MKYZ is a comprehensive Python machine learning library designed to simplify data processing, model training, evaluation, and visualization tasks. Built on top of scikit-learn, it provides a unified API for common ML workflows.

📚 Examples

You can find comprehensive Jupyter notebooks in the examples/ directory:


🏗️ Architecture

Core Capabilities

  • 🔄 Data Preparation - Automatic handling of missing values, outliers, and categorical encoding
  • 🎯 Model Training - Support for 20+ classification, regression, and clustering algorithms
  • 📊 AutoML - Automatic model selection and hyperparameter optimization
  • 📈 Evaluation - Comprehensive metrics with 10 cross-validation strategies
  • 🎨 Visualization - 40+ built-in plotting functions for EDA and model results

New in v0.2.0

  • 💾 Model Persistence - Save and load models with metadata
  • 🔧 Feature Engineering - Polynomial, datetime, lag, and rolling features
  • 📝 Auto Reports - Generate HTML reports with one line of code
  • ⚡ Parallel Processing - Built-in utilities for faster training
  • 🛡️ Robust Error Handling - Custom exceptions for better debugging

📦 Installation

pip install mkyz

From Source

git clone https://github.com/mmustafakapici/mkyz.git
cd mkyz
pip install -e .

Dependencies

pandas, scikit-learn, numpy, matplotlib, seaborn, 
plotly, xgboost, lightgbm, catboost, rich, mlxtend

🚀 Quick Start

Basic Usage (Original API)

import mkyz

# 1. Prepare data
data = mkyz.prepare_data('dataset.csv', target_column='price')

# 2. Train model
model = mkyz.train(data, task='classification', model='rf')

# 3. Make predictions
predictions = mkyz.predict(data, model)

# 4. Evaluate
scores = mkyz.evaluate(data, predictions)
print(scores)

# 5. Visualize
mkyz.visualize(data)

AutoML - Find the Best Model

import mkyz

data = mkyz.prepare_data('dataset.csv', target_column='target')

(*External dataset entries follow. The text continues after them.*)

This design comes from an exercise in tuning for small area on the open sky130 flow, not from production work.
In this exercise RTL edits were held to simulation tests only and were not proved equivalent to the original.
Power and IR drop assume default switching activity.

== onyx ==
// LedMatrix
module LedMatrix (
  output     [34:0]   io_col,
  output     [5:0]    io_row,
  input               bus_write,
  input      [6:0]    bus_address,
  input      [31:0]   bus_writeData,
  input               clk,
  input               reset
);
export LEC_CHECK = 0
export CAP_MARGIN = 5
export CORE_MARGIN = 2
export CORE_UTILIZATION = 55
export CTS_BUF_LIST = sky130_fd_sc_hd__clkbuf_8
export CTS_CLUSTER_DIAMETER = 100
export CTS_CLUSTER_SIZE = 18
export PLACE_DENSITY = 0.7
export SLEW_MARGIN = 5
create_clock -name core_clock -period 10.0 [get_ports {clk}]
standard.sh (not shown) runs the stock make flow with config.mk's settings and CLKGATE_MAP_FILE= SYNTH_SCRIPT=/design/flow/synth_recipe.tcl, a recipe that flattens the netlist after the stock synthesis.
==> flow/flow/run.sh <==
#!/bin/bash
# The standard layout (standard.sh), with one change to synthesis: Yosys's abc call maps the
# combinational logic with flow/area.abc, an area-oriented script, in place of ORFS's speed
# script. Everything else in synth_recipe.tcl (and so every register) is as the standard
# synthesis makes it.
# Port buffers are buf_1 cells.
set -euo pipefail
W=$(pwd)
cat > "$W/own_synth.tcl" <<TCL
# synth_recipe.tcl, with the -script of every abc call pointing at flow/area.abc
proc abc {args} {
  set i [lsearch -exact \$args -script]
  if {\$i >= 0} { lset args [expr {\$i + 1}] $W/flow/area.abc }
  yosys abc {*}\$args
}
source $W/synth_recipe.tcl
TCL
sed "s|SYNTH_SCRIPT=[^ ]*|SYNTH_SCRIPT=$W/own_synth.tcl|" standard.sh > own_standard.sh
grep -q "SYNTH_SCRIPT=$W/own_synth.tcl" own_standard.sh
# port buffers: the smallest buffer (ORFS otherwise picks clkdlybuf4s50_1)
bash own_standard.sh "BUFFER_PORTS_ARGS=-buffer_cell sky130_fd_sc_hd__buf_1" finish > "$W/flow_make.log" 2>&1
==> flow/flow/area.abc <==
strash
&get -n
&dch
&nf -R 1000
&put
strash
&get -n
&dch
&nf -R 1000
&put
Edits applied to the flow inputs when going from onyx to nickel:
diff --git a/flow/config.mk b/flow/config.mk
--- a/flow/config.mk
+++ b/flow/config.mk
@@ -8,8 +8,8 @@
 export CAP_MARGIN = 5
 export CORE_MARGIN = 2
-export CORE_UTILIZATION = 55
+export CORE_UTILIZATION = 65
 export CTS_BUF_LIST = sky130_fd_sc_hd__clkbuf_8
 export CTS_CLUSTER_DIAMETER = 100
 export CTS_CLUSTER_SIZE = 18
-export PLACE_DENSITY = 0.7
+export PLACE_DENSITY = 0.75
 export SLEW_MARGIN = 5
[summary]
- Comparing onyx and nickel, the higher wire length is on onyx.
- From onyx to nickel the numbers moved as follows: length of routed wiring on met1 shows a reduction of 7.9%; number of antenna violations at the first check in global routing shows an increase of 5.
- Between onyx and nickel, the difference in area of the multi-input gates is negligible.
- Against onyx, nickel reports a period utilization that is higher.
- Power share of the clock group in nickel vs onyx: down 0.2 points
- Any difference in highest achievable clock rate between onyx and nickel is small enough to ignore.
- On via total after detailed routing, onyx and nickel are basically level.
- Between nickel and onyx, the power density of the placed cells figures differ only marginally.
- Any difference in total clock network power between nickel and onyx is small enough to ignore.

# Automatically train and compare all models
best_model = mkyz.auto_train(
    data, 
    task='classification',
    optimize_models=True,
    optimization_method='bayesian'
)

New Modular API (v0.2.0)

import mkyz

# Configure globally
mkyz.set_config(random_state=42, n_jobs=-1, verbose=1)

# Load data flexibly
df = mkyz.load_data('data.csv')  # Also supports Excel, JSON, Parquet

# Validate dataset
validation = mkyz.validate_dataset(df, target_column='target')
if not validation['is_valid']:
    print(validation['issues'])

# Feature Engineering
fe = mkyz.FeatureEngineer()
df = fe.create_datetime_features(df, 'date_column')
df = fe.create_polynomial_features(df, ['age', 'income'], degree=2)

# Select best features
selected = mkyz.select_features(X, y, k=10, method='mutual_info')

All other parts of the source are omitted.